### Task to carry out
For each line below that includes the string "constraint", show the whole line.

[Items from a dataset]
--- START ---

`config.mk`:
```
export PLATFORM = sky130hd
export DESIGN_NAME = radar_pulse_controller
export DESIGN_NICKNAME = d
export VERILOG_FILES = /design/src/radar_pkg.sv /design/src/param_sync.sv /design/src/pulse_sequencer.sv /design/src/pulse_timers.sv /design/src/radar_pulse_controller.sv
export SDC_FILE = /design/constraint.sdc
export NUM_CORES = 1
export LEC_CHECK = 0
export BUFFER_PORTS_ARGS = -buffer_cell sky130_fd_sc_hd__buf_2
export CAP_MARGIN = 20
export CORE_MARGIN = 5
export CORE_UTILIZATION = 54
export DETAILED_ROUTE_END_ITERATION = 7
export MAX_ROUTING_LAYER = met4
export PLACE_DENSITY = 0.75
export SETUP_SLACK_MARGIN = 0.3
export SLEW_MARGIN = 20
export SYNTH_ARGS = -nofsm -noshare
export SYNTH_HDL_FRONTEND = slang
export SYNTH_SLANG_ARGS = --single-unit
```
`constraint.sdc`:
```
create_clock -name aclk -period 3.33 [get_ports aclk]
set_clock_uncertainty 0.1 [all_clocks]
set_input_delay 0.333 -clock aclk [delete_from_list [all_inputs] [get_ports aclk]]
set_output_delay 0.333 -clock aclk [all_outputs]
set_load 0.01 [all_outputs]
```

--- END ---

### Solution to this problem
export SDC_FILE = /design/constraint.sdc
`constraint.sdc`:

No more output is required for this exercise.